**Exercise aim:**
Your answer should be only the lines below from the one with "floorplan.initialDensity_pct = 36.3" to the one with "cell and delay", repeated exactly, ends included.
[Records to process Boundary: Start]
$ cat config.mk
export PLATFORM = sky130hd
export DESIGN_NAME = packet_pack_fifo
export DESIGN_NICKNAME = d
export VERILOG_FILES = /design/src/rtl/packet_pkg.sv /design/src/rtl/pkt_fifo_core.sv /design/src/rtl/packet_pack_fifo.sv
export SDC_FILE = /design/constraint.sdc
export NUM_CORES = 1
export LEC_CHECK = 0
export CAP_MARGIN = 20
export CORE_UTILIZATION = 35
export DETAILED_ROUTE_END_ITERATION = 7
export GPL_TIMING_DRIVEN = 0
export PLACE_DENSITY = 0.69
export SLEW_MARGIN = 20
export SYNTH_ARGS = -nofsm -noshare
export SYNTH_HDL_FRONTEND = slang
export SYNTH_SLANG_ARGS = --single-unit
$ cat constraint.sdc
create_clock -name clk -period 4.8 [get_ports clk]
set_clock_uncertainty 0.05 [all_clocks]
set_input_delay 0.96 -clock clk [delete_from_list [all_inputs] [get_ports clk]]
set_output_delay 0.96 -clock clk [all_outputs]
set_load 0.01 [all_outputs]
$ cat src/rtl/packet_pkg.sv
// Shared packet layout for the default 4-bit address / 8-bit data format.
package packet_pkg;

    localparam int PKT_ADDR_W = 4;
    localparam int PKT_DATA_W = 8;

    typedef struct packed {
        logic [PKT_ADDR_W-1:0] addr;
        logic [PKT_DATA_W-1:0] data;
    } packet_t;

    function automatic packet_t pack_pkt(input logic [PKT_ADDR_W-1:0] addr,
                                         input logic [PKT_DATA_W-1:0] data);
        packet_t p;
        p.addr = addr;
        p.data = data;
        return p;
    endfunction

endpackage

$ cat src/rtl/pkt_fifo_core.sv
// First-word-fall-through FIFO: storage, wrapping pointers, occupancy count, full and empty.
module pkt_fifo_core #(
    parameter  int WIDTH = 12,
    parameter  int DEPTH = 4,
    localparam int PTR_W = $clog2(DEPTH),
    localparam int CNT_W = $clog2(DEPTH) + 1
) (
    input  logic             clk,
    input  logic             reset,
    input  logic             push,
    input  logic             pop,
    input  logic [WIDTH-1:0] wdata,
    output logic [WIDTH-1:0] rdata,
    output logic [CNT_W-1:0] count,
    output logic             full,
    output logic             empty
);

    logic [WIDTH-1:0] mem_q [DEPTH];
    logic [WIDTH-1:0] mem_d [DEPTH];
    logic [PTR_W-1:0] wr_ptr_q, wr_ptr_d;
    logic [PTR_W-1:0] rd_ptr_q, rd_ptr_d;
    logic [CNT_W-1:0] count_q, count_d;
    logic             push_ok;
    logic             pop_ok;

    assign full    = (count_q == CNT_W'(DEPTH));
    assign empty   = (count_q == '0);
    assign push_ok = push & ~full;
    assign pop_ok  = pop & ~empty;
    assign rdata   = mem_q[rd_ptr_q];
    assign count   = count_q;

    always_comb begin
        mem_d    = mem_q;
        wr_ptr_d = wr_ptr_q;
        rd_ptr_d = rd_ptr_q;
        count_d  = count_q;
        if (push_ok) begin
            mem_d[wr_ptr_q] = wdata;
            wr_ptr_d        = wr_ptr_q + PTR_W'(1);
        end
        if (pop_ok) begin
            rd_ptr_d = rd_ptr_q + PTR_W'(1);
        end
        if (push_ok && !pop_ok) begin
            count_d = count_q + CNT_W'(1);
        end else if (!push_ok && pop_ok) begin
            count_d = count_q - CNT_W'(1);
        end
    end

    // Popped entries are left in place; only reset clears storage.
    always_ff @(posedge clk or posedge reset) begin
        if (reset) begin
            for (int i = 0; i < DEPTH; i++) begin
                mem_q[i] <= '0;
            end
            wr_ptr_q <= '0;
            rd_ptr_q <= '0;
            count_q  <= '0;
        end else begin
            for (int i = 0; i < DEPTH; i++) begin
                mem_q[i] <= mem_d[i];
            end
            wr_ptr_q <= wr_ptr_d;
            rd_ptr_q <= rd_ptr_d;
            count_q  <= count_d;
        end
    end

endmodule

$ cat src/rtl/packet_pack_fifo.sv
// Packs address/data pairs into packet words, buffers them in a FWFT FIFO, and flags overflow.
module packet_pack_fifo
    import packet_pkg::*;
#(
    parameter  int ADDR_W = 4,
    parameter  int DATA_W = 8,
    parameter  int DEPTH  = 4,
    localparam int PKT_W  = ADDR_W + DATA_W,
    localparam int CNT_W  = $clog2(DEPTH) + 1
) (
    input  logic              clk,
    input  logic              reset,
    input  logic              in_valid,
    output logic              in_ready,
    input  logic [ADDR_W-1:0] in_addr,
    input  logic [DATA_W-1:0] in_data,
    output logic              out_valid,
    input  logic              out_ready,
    output logic [PKT_W-1:0]  out_pkt,
    output logic [ADDR_W-1:0] out_addr,
    output logic [DATA_W-1:0] out_data,
    output logic [CNT_W-1:0]  count,
    output logic              overflow,
    input  logic              clear_ovf
);

    logic [PKT_W-1:0] wr_pkt;
    logic             full;
    logic             empty;
    logic             push;
    logic             pop;
    logic             overflow_q, overflow_d;

    // Default widths go through the shared struct layout; any other widths use plain concatenation.
    if (ADDR_W == PKT_ADDR_W && DATA_W == PKT_DATA_W) begin : g_default_pack
        packet_t pkt;
        assign pkt    = pack_pkt(in_addr, in_data);
        assign wr_pkt = pkt;
    end else begin : g_generic_pack
        assign wr_pkt = {in_addr, in_data};
    end

    assign in_ready  = ~full;
    assign out_valid = ~empty;
    assign push      = in_valid & in_ready;
    assign pop       = out_valid & out_ready;
    assign out_addr  = out_pkt[PKT_W-1:DATA_W];
    assign out_data  = out_pkt[DATA_W-1:0];
    assign overflow  = overflow_q;

    pkt_fifo_core #(
        .WIDTH (PKT_W),
        .DEPTH (DEPTH)
    ) u_core (
        .clk   (clk),
        .reset (reset),
        .push  (push),
        .pop   (pop),
        .wdata (wr_pkt),
        .rdata (out_pkt),
        .count (count),
        .full  (full),
        .empty (empty)
    );

    // A rejected push in the same cycle as a clear keeps the flag set.
    always_comb begin
        overflow_d = overflow_q;
        if (clear_ovf) begin
            overflow_d = 1'b0;
        end
        if (in_valid && !in_ready) begin
            overflow_d = 1'b1;
        end
    end

    always_ff @(posedge clk or posedge reset) begin
        if (reset) begin
            overflow_q <= 1'b0;
        end else begin
            overflow_q <= overflow_d;
        end
    end

endmodule

==> results.toml, run 1 <==
[clock_network]
cts_inserted_buffers = 5
cts.sinks = 56
post-cts-setup-buffers = 0
clkTransAtPathRegs_ps = 100
cts_buffer_depth = 2
postCtsHoldBufs = 0
htreeDepth = 2
cts_resized = 0
clk-insertion-delay-late_ps = 320
root_buffer = "clkbuf_8"
tritoncts = "done"

[placed_design]
dp.final_hpwl_um = 3170
pre_cts_ws_ps = 1830
globalplace.congestion = 0.704
port_buffers = 46
detailed_place.area_mm2 = 0.00322

[synthesis]
synth.most_common_cell = "dfrtp_1"
synth.area.top_cells = "dfrtp_1 (53%), mux2_2 (21%), mux4_2 (10%), buf_4 (3.7%), ha_1 (2.4%)"
yosysUniqueCellTypes = 19
yosysWarningCount = 0
postSynth.asyncResetShare_pct = 100
synth.avg_cell_area_um2 = 15.4
synth_seq_cells = 56
syn_inst = 171
synth-main-ff-cell = "dfrtp_1"
syn-num-nets = 194
syn_area_mm2 = 0.00263
seq_area_frac_synth_pct = 53.2
synth-edff-count = 0
synth_top_area_share_pct = 53.2
synth_top_cell_by_area = "dfrtp_1"
synth_commonest_cells = "dfrtp_1 (56), mux2_2 (50), buf_4 (13)"

[min_path]
min_to = "u_core.mem_q[12]"
min_from = "u_core.mem_q[12]"
min_path_type = "flip-flop to flip-flop"
worstHoldPathCells = 1

[timing]
slew_headroom_pct = 54.4
finalHoldViolations = 0
min_period_over_period_pct = 68.4
setup_slack_ps = 1520
min_period_ps = 3280
worst_pin_slew_ps = 684
clock.fmax_ghz = 0.305
setup_viol = 0
final_max_slew_viol_count = 0
fin_hold_ws_ps = 461
rsz0062_at_grt = "false"
fin_tns_setup_ps = 0

[status]
outcome = "finished clean"

[floorplan]
die_h_um = 88.7
fp.dieArea_mm2 = 0.00788
io_pins = 47
core_region_area_mm2 = 0.00725
die_w_um = 88.7
floorplan.initialDensity_pct = 36.3
rows = 31

[power]
leakagePower_nw = 1.38
p_per_area_mw_per_mm2 = 792
finalPower_mw = 2.64
ir_drop_mv = 0.251

[worst_setup_path]
path_max_fanout = 10
reg2reg_depth = 8
crit_path_start_kind = "flip-flop"
crit_arrival_ps = 2270
rrSetupSlack_ps = 2450
cp-end-kind = "primary output"
reg2reg_to = "u_core.count[2]"
r2r-start = "u_core.count[0]"
critPathKind = "flip-flop to primary output"
required_ps = 3790

[global_routing]
grt.total_usage_pct = 13.1
grt_max_degree = 57
antenna_found_initial = 0
grt_pass1_vias = 1559
grt_pass1_wl_um = 7580
grt_overflow = 0

[routing]
drt_iter0_drc = 28
vias = 1475
dr_wl_met3_um = 207
m1WireLength_um = 2030
ant_nets = 0
top_layer_used = "met4"
drc = 0
routed_wl_um = 4630
wl_per_cell_um = 14.3
vias_per_cell = 4.55
firstDrtPassIters = 3
routed-wl-met2_um = 2320

[layout]
drive_above_1_share_pct = 41.3
fin_nets = 247
area_growth_pct = 26.7
num_antenna_cells = 0
finalInstanceArea_mm2 = 0.00334

[run]
cap_viol_max_count = 0
report_power, final:
| group | switching [mW] | internal, mW | leakage, nW | total [mW] |
|---|---|---|---|---|
| Combinational | 0.512 | 0.965 | 0.665 | 1.48 |
| Clock | 0.162 | 0.157 | 0.0548 | 0.320 |
| Sequential | 0.131 | 0.715 | 0.665 | 0.846 |
metal layers:
metal,vias up,GRT usage [%]
li1,697,-
met3,6,3.45
met1,741,15.8
met5,-,0
met2,31,22.7
met4,0,4.40
cell families after synthesis:
family	count (synthesis)	synth area share (%)
buffers and inverters	25	6.75
flip-flops	56	53.2
multiplexers	62	31.6
AO/OA/AOI/OAI	1	0.190
AND/OR/NAND/NOR	15	3.09
adder cells (fa/ha/maj)	6	3.14
XOR/XNOR	6	2.00
worst max-delay path, stage by stage, from the launching register on:
cell and delay [ps]:
dfrtp_1 330, buf_2 190, buf_4 260, mux4_2 550, buf_4 150, clkdlybuf4s50_1 460
final cells by class:
class	count	area (µm²)
multi-input cells	90	1050
fillers	675	3920
inverters	6	25.0
repair buffers	46	460
clock buffers	5	68.8
flip-flops and latches	56	1400
clock inverters	3	46.3
well taps	99	124
plain buffers	19	155
worst max-delay path by stage:
stage               cells past startpoint                from            endpoint  slack, ps
global placement                        2               reset  u_core.wr_ptr_q[1]       1340
floorplan                               4  u_core.rd_ptr_q[0]         out_pkt[10]       2380
global route                            5  u_core.rd_ptr_q[0]          out_pkt[9]       1400
CTS                                     5  u_core.rd_ptr_q[0]          out_pkt[9]       1470
detailed placement                      5  u_core.rd_ptr_q[0]          out_pkt[9]       1830
finish                                  5  u_core.rd_ptr_q[0]          out_pkt[9]       1520
per-stage QoR:
stage	utilization, %	cells
2_1_floorplan	-	171
5_1_grt	46.0	324
6_report	46.0	324
3_3_place_gp	44.4	316
4_1_cts	46.0	324
3_5_place_dp	44.4	316
layout by cell type, fill, tap and decap left out, types with 2 or more instances in the layout:
| cell type | count |
|---|---|
| clkdlybuf4s50_1 | 46 |
| nor2_1 | 5 |
| xor2_1 | 2 |
| buf_4 | 13 |
| inv_1 | 5 |
| dfrtp_1 | 56 |
| mux4_2 | 12 |
| clkbuf_8 | 6 |
| buf_2 | 2 |
| mux2_2 | 50 |
| xnor2_1 | 4 |
| buf_6 | 3 |
| nand2_1 | 6 |
| ha_1 | 5 |
flip-flops by register name, summed over array words and instances (netlist names):
name,cells
overflow,1
u_core.rd_ptr_q,2
u_core.mem_q,48
u_core.count,3
u_core.wr_ptr_q,2
Power figures use the tool's default switching activity.
==> run 2: changes to the inputs <==
==> constraint.sdc (replaced) <==
create_clock -name clk -period 3.4 [get_ports clk]
set_clock_uncertainty 0.05 [all_clocks]
set_input_delay 0.68 -clock clk [delete_from_list [all_inputs] [get_ports clk]]
set_output_delay 0.68 -clock clk [all_outputs]
set_load 0.01 [all_outputs]
==> results of run 2 <==
The final DEF is identical to that of run 1. Status: finished clean.
Main changes from that run: setup slack after placement 1830 ps -> 709 ps; setup slack after layout 1520 ps -> 399 ps; register-to-register setup slack 2450 ps -> 1050 ps; total power 2.64 mW -> 3.73 mW; worst IR drop on VDD 0.251 mV -> 0.354 mV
[Records to process Boundary: End]
**Solution:**
floorplan.initialDensity_pct = 36.3
rows = 31

[power]
leakagePower_nw = 1.38
p_per_area_mw_per_mm2 = 792
finalPower_mw = 2.64
ir_drop_mv = 0.251

[worst_setup_path]
path_max_fanout = 10
reg2reg_depth = 8
crit_path_start_kind = "flip-flop"
crit_arrival_ps = 2270
rrSetupSlack_ps = 2450
cp-end-kind = "primary output"
reg2reg_to = "u_core.count[2]"
r2r-start = "u_core.count[0]"
critPathKind = "flip-flop to primary output"
required_ps = 3790

[global_routing]
grt.total_usage_pct = 13.1
grt_max_degree = 57
antenna_found_initial = 0
grt_pass1_vias = 1559
grt_pass1_wl_um = 7580
grt_overflow = 0

[routing]
drt_iter0_drc = 28
vias = 1475
dr_wl_met3_um = 207
m1WireLength_um = 2030
ant_nets = 0
top_layer_used = "met4"
drc = 0
routed_wl_um = 4630
wl_per_cell_um = 14.3
vias_per_cell = 4.55
firstDrtPassIters = 3
routed-wl-met2_um = 2320

[layout]
drive_above_1_share_pct = 41.3
fin_nets = 247
area_growth_pct = 26.7
num_antenna_cells = 0
finalInstanceArea_mm2 = 0.00334

[run]
cap_viol_max_count = 0
report_power, final:
| group | switching [mW] | internal, mW | leakage, nW | total [mW] |
|---|---|---|---|---|
| Combinational | 0.512 | 0.965 | 0.665 | 1.48 |
| Clock | 0.162 | 0.157 | 0.0548 | 0.320 |
| Sequential | 0.131 | 0.715 | 0.665 | 0.846 |
metal layers:
metal,vias up,GRT usage [%]
li1,697,-
met3,6,3.45
met1,741,15.8
met5,-,0
met2,31,22.7
met4,0,4.40
cell families after synthesis:
family	count (synthesis)	synth area share (%)
buffers and inverters	25	6.75
flip-flops	56	53.2
multiplexers	62	31.6
AO/OA/AOI/OAI	1	0.190
AND/OR/NAND/NOR	15	3.09
adder cells (fa/ha/maj)	6	3.14
XOR/XNOR	6	2.00
worst max-delay path, stage by stage, from the launching register on:
cell and delay [ps]:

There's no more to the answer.